INSTRUCTIONS TO FOLLOW ▸ In the entries below, find each line with the word "unsigned" and return it.
·····
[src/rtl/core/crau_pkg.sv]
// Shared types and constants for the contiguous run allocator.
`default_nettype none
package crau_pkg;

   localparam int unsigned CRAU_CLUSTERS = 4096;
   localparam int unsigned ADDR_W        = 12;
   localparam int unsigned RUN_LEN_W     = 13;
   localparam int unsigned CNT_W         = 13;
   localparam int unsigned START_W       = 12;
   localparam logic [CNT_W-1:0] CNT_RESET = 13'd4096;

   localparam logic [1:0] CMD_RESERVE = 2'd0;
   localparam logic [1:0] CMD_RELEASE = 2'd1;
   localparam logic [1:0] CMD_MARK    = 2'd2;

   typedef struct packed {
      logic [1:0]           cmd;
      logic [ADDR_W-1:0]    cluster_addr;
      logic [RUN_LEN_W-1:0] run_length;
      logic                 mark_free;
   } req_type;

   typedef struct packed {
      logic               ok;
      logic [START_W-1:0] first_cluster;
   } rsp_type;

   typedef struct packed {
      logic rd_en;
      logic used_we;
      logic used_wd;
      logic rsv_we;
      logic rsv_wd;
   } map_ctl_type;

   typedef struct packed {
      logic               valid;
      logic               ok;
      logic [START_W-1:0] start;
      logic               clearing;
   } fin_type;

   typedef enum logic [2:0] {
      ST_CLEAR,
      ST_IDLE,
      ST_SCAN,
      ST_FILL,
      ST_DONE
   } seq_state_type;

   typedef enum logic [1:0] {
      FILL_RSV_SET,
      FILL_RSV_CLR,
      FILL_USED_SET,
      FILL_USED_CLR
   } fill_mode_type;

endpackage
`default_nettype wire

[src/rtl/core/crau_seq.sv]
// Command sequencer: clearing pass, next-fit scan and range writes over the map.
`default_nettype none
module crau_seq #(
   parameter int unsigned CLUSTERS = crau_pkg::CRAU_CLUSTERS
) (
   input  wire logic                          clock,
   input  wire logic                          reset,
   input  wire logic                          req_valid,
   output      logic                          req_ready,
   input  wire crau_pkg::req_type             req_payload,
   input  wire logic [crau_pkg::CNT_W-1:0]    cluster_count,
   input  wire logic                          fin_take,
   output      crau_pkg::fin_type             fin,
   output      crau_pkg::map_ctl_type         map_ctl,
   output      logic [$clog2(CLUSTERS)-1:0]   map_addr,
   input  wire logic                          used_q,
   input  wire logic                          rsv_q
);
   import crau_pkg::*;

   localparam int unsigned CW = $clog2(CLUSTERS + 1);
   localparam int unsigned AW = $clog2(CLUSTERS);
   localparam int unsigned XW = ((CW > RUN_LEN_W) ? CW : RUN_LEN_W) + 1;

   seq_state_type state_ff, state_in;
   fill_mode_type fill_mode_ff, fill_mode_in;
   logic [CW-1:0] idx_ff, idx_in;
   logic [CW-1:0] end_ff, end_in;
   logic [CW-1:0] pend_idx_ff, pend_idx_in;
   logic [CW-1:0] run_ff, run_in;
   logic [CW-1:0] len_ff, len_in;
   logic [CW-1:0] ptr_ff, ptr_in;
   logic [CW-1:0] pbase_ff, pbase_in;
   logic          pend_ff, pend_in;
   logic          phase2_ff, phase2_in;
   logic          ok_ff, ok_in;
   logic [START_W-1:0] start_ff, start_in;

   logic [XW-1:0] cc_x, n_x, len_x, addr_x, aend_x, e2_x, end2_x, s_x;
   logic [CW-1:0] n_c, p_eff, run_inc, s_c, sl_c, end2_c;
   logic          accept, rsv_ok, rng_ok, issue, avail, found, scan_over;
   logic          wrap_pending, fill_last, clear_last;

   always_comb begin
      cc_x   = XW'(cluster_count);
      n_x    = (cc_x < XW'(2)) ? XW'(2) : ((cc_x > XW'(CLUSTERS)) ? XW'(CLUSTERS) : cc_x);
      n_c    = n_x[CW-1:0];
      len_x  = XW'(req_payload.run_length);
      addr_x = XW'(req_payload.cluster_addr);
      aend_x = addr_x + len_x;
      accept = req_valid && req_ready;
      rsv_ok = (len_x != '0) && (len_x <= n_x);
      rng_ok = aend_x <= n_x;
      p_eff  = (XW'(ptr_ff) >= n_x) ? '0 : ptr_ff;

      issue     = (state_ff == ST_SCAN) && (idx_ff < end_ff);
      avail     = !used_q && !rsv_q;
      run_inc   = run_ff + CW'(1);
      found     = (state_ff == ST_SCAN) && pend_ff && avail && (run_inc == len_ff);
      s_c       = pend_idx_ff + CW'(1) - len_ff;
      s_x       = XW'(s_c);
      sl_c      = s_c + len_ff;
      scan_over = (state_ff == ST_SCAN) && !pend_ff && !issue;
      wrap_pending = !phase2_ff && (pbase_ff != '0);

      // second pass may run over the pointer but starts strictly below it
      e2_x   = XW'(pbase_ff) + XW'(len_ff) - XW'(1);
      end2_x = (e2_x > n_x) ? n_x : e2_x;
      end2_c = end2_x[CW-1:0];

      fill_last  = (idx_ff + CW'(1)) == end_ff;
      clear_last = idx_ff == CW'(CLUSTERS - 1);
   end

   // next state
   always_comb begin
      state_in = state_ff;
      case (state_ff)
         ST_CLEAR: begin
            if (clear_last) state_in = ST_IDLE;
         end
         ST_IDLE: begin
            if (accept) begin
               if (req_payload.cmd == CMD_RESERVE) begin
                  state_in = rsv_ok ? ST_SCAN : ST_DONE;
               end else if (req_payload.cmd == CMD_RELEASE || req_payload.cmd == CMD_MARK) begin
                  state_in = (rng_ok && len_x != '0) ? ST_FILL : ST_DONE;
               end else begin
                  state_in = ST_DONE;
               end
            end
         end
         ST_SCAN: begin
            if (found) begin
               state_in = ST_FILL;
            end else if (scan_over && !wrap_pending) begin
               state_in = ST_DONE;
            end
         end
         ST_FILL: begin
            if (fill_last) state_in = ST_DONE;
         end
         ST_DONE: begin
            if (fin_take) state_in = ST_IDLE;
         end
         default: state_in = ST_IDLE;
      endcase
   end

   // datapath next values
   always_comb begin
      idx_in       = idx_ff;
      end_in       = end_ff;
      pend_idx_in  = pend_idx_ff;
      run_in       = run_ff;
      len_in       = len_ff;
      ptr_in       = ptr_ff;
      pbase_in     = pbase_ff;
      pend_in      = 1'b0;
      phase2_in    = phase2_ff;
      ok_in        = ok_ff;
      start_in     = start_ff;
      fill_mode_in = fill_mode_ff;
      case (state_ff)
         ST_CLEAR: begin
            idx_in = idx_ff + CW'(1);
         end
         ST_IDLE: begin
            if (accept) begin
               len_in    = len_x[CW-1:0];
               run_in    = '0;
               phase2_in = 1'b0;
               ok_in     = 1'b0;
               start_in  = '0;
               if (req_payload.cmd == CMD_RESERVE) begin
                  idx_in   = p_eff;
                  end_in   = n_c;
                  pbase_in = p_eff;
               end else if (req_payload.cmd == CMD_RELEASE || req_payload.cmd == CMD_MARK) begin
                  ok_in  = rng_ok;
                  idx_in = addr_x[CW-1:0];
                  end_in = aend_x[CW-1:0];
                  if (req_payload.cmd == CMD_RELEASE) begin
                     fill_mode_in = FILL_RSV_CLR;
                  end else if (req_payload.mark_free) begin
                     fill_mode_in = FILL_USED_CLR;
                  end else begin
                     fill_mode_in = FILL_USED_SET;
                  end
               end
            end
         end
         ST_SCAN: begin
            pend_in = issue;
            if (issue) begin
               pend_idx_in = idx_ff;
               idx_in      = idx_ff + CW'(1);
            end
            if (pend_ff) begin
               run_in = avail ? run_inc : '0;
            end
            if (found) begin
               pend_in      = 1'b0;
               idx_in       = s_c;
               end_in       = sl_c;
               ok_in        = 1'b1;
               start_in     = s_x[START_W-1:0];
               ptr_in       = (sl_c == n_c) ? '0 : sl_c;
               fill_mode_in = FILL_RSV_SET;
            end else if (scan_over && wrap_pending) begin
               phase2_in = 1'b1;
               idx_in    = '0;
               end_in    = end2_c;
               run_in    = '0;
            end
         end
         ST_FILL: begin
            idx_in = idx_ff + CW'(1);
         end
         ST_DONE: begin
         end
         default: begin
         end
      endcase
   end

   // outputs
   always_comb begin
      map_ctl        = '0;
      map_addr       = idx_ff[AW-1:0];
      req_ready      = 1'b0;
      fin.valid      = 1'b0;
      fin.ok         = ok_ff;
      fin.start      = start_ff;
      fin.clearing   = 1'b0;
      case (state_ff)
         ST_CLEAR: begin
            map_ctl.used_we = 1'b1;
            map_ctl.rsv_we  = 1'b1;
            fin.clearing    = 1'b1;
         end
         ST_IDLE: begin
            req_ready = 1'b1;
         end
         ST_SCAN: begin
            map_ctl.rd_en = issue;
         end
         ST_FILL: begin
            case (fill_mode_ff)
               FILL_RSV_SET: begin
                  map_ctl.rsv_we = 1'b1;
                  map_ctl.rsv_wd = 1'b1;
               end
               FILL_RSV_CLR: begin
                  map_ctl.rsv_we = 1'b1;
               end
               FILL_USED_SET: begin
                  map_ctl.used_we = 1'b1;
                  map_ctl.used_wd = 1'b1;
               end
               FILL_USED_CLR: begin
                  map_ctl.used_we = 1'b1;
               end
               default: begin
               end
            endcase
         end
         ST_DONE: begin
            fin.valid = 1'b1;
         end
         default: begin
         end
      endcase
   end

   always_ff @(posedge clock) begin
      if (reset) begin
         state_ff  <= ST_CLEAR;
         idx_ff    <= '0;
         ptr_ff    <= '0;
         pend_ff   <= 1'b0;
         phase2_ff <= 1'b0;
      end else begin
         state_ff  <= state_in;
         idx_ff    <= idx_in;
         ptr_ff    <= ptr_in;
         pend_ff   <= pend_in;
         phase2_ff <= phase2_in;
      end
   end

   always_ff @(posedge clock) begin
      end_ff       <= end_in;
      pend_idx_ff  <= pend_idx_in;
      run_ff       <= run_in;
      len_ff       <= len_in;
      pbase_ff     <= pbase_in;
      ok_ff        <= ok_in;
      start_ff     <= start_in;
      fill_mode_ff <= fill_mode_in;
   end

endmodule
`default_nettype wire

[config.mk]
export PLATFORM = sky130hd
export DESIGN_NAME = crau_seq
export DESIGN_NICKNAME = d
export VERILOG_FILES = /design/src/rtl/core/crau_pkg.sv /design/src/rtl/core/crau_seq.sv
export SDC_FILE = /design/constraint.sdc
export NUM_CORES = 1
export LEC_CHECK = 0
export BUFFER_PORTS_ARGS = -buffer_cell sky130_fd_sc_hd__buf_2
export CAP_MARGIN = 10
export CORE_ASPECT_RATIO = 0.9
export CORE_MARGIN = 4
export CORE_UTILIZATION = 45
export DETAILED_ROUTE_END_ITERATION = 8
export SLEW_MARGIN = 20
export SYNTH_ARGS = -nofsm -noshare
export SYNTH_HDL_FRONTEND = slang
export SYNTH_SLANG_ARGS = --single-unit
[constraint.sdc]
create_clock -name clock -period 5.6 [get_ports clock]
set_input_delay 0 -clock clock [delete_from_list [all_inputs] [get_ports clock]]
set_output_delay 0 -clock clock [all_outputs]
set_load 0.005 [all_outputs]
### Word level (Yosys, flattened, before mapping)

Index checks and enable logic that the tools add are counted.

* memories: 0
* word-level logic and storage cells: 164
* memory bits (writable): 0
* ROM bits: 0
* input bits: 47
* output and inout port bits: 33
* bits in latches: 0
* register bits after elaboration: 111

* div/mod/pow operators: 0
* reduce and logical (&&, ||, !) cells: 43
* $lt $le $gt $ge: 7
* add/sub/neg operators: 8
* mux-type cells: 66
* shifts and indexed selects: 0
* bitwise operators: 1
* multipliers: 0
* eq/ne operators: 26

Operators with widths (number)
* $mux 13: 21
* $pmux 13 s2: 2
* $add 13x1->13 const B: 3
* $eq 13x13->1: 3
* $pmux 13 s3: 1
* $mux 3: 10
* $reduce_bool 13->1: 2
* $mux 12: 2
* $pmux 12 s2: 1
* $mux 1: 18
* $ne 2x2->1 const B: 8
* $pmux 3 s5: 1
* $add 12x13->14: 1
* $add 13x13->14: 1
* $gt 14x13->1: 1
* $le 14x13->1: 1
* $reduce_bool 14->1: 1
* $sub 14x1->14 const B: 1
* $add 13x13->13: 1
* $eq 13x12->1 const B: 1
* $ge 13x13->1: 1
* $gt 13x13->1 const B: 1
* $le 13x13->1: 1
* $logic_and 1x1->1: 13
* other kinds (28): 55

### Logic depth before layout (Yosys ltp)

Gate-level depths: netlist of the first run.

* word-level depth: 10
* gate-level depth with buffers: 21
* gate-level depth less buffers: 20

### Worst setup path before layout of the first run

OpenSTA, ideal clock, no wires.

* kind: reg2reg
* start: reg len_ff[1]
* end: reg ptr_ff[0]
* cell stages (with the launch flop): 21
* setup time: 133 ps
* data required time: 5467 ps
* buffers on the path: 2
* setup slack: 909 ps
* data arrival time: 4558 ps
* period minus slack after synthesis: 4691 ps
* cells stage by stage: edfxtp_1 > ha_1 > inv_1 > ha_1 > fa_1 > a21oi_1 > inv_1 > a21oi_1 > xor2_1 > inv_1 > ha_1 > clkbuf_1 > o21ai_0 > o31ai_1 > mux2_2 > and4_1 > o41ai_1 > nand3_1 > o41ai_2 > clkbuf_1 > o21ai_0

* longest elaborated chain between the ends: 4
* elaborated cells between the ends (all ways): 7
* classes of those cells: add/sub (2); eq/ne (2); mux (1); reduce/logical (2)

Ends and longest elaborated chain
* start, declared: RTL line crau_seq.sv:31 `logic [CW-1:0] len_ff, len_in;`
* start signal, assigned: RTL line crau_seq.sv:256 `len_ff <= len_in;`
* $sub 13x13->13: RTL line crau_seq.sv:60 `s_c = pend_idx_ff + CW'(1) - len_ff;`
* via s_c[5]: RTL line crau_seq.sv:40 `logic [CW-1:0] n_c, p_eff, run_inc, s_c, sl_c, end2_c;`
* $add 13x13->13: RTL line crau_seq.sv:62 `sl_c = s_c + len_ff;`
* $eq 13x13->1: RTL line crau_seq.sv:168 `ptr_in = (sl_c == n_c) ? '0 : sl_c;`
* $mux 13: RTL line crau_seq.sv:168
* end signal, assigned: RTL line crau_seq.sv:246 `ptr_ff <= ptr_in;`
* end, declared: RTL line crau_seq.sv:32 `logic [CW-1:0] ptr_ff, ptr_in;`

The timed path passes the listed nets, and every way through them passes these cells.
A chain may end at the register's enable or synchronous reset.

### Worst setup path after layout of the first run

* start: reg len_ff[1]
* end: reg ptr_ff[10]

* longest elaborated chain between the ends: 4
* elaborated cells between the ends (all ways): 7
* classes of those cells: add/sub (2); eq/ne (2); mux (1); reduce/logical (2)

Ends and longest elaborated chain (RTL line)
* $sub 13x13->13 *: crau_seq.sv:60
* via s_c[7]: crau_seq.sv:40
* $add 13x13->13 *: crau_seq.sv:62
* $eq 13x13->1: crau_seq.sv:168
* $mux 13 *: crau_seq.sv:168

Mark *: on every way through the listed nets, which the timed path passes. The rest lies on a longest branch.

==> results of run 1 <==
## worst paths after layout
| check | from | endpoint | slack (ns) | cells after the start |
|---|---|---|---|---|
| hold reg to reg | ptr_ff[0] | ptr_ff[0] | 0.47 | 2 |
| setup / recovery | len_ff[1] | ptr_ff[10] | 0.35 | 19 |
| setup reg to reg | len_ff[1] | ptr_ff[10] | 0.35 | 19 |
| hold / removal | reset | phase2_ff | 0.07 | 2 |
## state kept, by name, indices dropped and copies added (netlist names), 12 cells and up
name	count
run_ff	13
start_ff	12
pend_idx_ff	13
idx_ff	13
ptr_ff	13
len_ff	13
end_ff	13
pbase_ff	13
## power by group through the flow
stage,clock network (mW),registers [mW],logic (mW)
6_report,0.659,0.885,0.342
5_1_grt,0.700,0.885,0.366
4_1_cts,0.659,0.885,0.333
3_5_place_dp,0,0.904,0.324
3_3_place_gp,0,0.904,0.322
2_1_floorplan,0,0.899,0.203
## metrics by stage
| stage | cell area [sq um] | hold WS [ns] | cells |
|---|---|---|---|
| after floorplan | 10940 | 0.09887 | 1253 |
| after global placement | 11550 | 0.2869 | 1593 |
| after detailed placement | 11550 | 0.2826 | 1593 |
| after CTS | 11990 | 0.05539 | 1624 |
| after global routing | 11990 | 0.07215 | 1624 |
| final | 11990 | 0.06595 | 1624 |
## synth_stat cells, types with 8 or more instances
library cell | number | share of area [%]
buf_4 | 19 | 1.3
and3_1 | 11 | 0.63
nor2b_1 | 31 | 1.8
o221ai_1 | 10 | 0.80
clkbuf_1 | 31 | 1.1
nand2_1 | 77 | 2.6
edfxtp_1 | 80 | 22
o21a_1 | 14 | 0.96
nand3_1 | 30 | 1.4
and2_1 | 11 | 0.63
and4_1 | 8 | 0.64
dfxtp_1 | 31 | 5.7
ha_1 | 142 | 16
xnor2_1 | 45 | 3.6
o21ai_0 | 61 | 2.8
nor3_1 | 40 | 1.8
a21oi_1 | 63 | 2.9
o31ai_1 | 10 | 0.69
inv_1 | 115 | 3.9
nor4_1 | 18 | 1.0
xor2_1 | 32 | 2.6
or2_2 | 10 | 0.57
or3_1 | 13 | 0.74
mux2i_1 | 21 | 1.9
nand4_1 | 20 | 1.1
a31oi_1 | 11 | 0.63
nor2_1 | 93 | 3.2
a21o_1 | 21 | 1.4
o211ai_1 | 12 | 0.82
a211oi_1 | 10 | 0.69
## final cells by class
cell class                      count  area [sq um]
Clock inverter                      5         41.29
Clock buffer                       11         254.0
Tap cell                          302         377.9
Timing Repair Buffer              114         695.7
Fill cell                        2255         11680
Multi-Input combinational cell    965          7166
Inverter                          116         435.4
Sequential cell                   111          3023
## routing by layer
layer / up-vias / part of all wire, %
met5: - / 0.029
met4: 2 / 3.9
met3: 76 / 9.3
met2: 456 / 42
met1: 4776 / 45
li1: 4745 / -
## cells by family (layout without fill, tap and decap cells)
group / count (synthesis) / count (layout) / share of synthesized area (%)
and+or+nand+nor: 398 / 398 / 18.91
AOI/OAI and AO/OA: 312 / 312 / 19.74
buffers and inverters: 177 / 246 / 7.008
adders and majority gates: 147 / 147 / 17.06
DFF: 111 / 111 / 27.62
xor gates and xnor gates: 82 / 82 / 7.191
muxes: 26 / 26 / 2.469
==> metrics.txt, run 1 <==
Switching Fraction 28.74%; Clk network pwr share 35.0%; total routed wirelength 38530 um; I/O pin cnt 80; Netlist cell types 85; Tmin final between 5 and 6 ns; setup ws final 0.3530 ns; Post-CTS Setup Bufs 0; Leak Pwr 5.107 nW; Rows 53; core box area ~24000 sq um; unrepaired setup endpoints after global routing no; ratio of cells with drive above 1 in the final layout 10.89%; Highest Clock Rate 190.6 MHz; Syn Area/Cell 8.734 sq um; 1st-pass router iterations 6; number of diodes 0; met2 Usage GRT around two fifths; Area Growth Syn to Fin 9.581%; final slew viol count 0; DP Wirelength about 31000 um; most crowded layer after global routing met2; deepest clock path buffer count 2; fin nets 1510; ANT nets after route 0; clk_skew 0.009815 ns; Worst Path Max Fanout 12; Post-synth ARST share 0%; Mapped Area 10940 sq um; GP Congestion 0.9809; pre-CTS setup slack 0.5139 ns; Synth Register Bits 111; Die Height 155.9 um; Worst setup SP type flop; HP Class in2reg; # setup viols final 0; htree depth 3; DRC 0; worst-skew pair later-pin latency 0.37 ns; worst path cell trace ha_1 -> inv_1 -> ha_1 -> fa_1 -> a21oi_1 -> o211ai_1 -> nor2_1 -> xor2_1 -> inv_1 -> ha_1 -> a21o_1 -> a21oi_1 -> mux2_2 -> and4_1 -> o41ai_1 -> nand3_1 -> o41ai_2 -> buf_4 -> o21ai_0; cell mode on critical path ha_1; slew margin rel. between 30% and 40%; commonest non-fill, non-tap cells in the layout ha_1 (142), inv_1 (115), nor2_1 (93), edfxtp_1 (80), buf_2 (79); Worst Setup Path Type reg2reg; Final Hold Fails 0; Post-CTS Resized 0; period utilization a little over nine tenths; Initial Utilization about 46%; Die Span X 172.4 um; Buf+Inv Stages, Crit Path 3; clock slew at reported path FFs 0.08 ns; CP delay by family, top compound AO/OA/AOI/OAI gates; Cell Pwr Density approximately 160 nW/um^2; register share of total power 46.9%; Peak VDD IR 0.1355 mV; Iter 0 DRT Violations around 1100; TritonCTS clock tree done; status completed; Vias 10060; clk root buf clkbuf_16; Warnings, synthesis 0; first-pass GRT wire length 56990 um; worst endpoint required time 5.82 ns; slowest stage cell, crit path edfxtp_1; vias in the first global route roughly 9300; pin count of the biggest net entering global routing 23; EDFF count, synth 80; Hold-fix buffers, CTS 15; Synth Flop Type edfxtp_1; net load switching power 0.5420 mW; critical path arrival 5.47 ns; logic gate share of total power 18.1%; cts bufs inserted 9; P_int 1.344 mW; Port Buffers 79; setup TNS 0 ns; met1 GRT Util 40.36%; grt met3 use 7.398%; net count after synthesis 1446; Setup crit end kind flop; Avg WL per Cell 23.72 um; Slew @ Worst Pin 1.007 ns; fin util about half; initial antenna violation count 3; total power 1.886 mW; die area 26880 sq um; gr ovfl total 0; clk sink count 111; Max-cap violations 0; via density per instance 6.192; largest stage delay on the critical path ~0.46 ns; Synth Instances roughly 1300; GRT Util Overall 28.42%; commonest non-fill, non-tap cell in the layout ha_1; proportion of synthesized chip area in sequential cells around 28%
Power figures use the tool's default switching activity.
·····
WRITTEN RESPONSE ▸
   localparam int unsigned CRAU_CLUSTERS = 4096;
   localparam int unsigned ADDR_W        = 12;
   localparam int unsigned RUN_LEN_W     = 13;
   localparam int unsigned CNT_W         = 13;
   localparam int unsigned START_W       = 12;
   parameter int unsigned CLUSTERS = crau_pkg::CRAU_CLUSTERS
   localparam int unsigned CW = $clog2(CLUSTERS + 1);
   localparam int unsigned AW = $clog2(CLUSTERS);
   localparam int unsigned XW = ((CW > RUN_LEN_W) ? CW : RUN_LEN_W) + 1;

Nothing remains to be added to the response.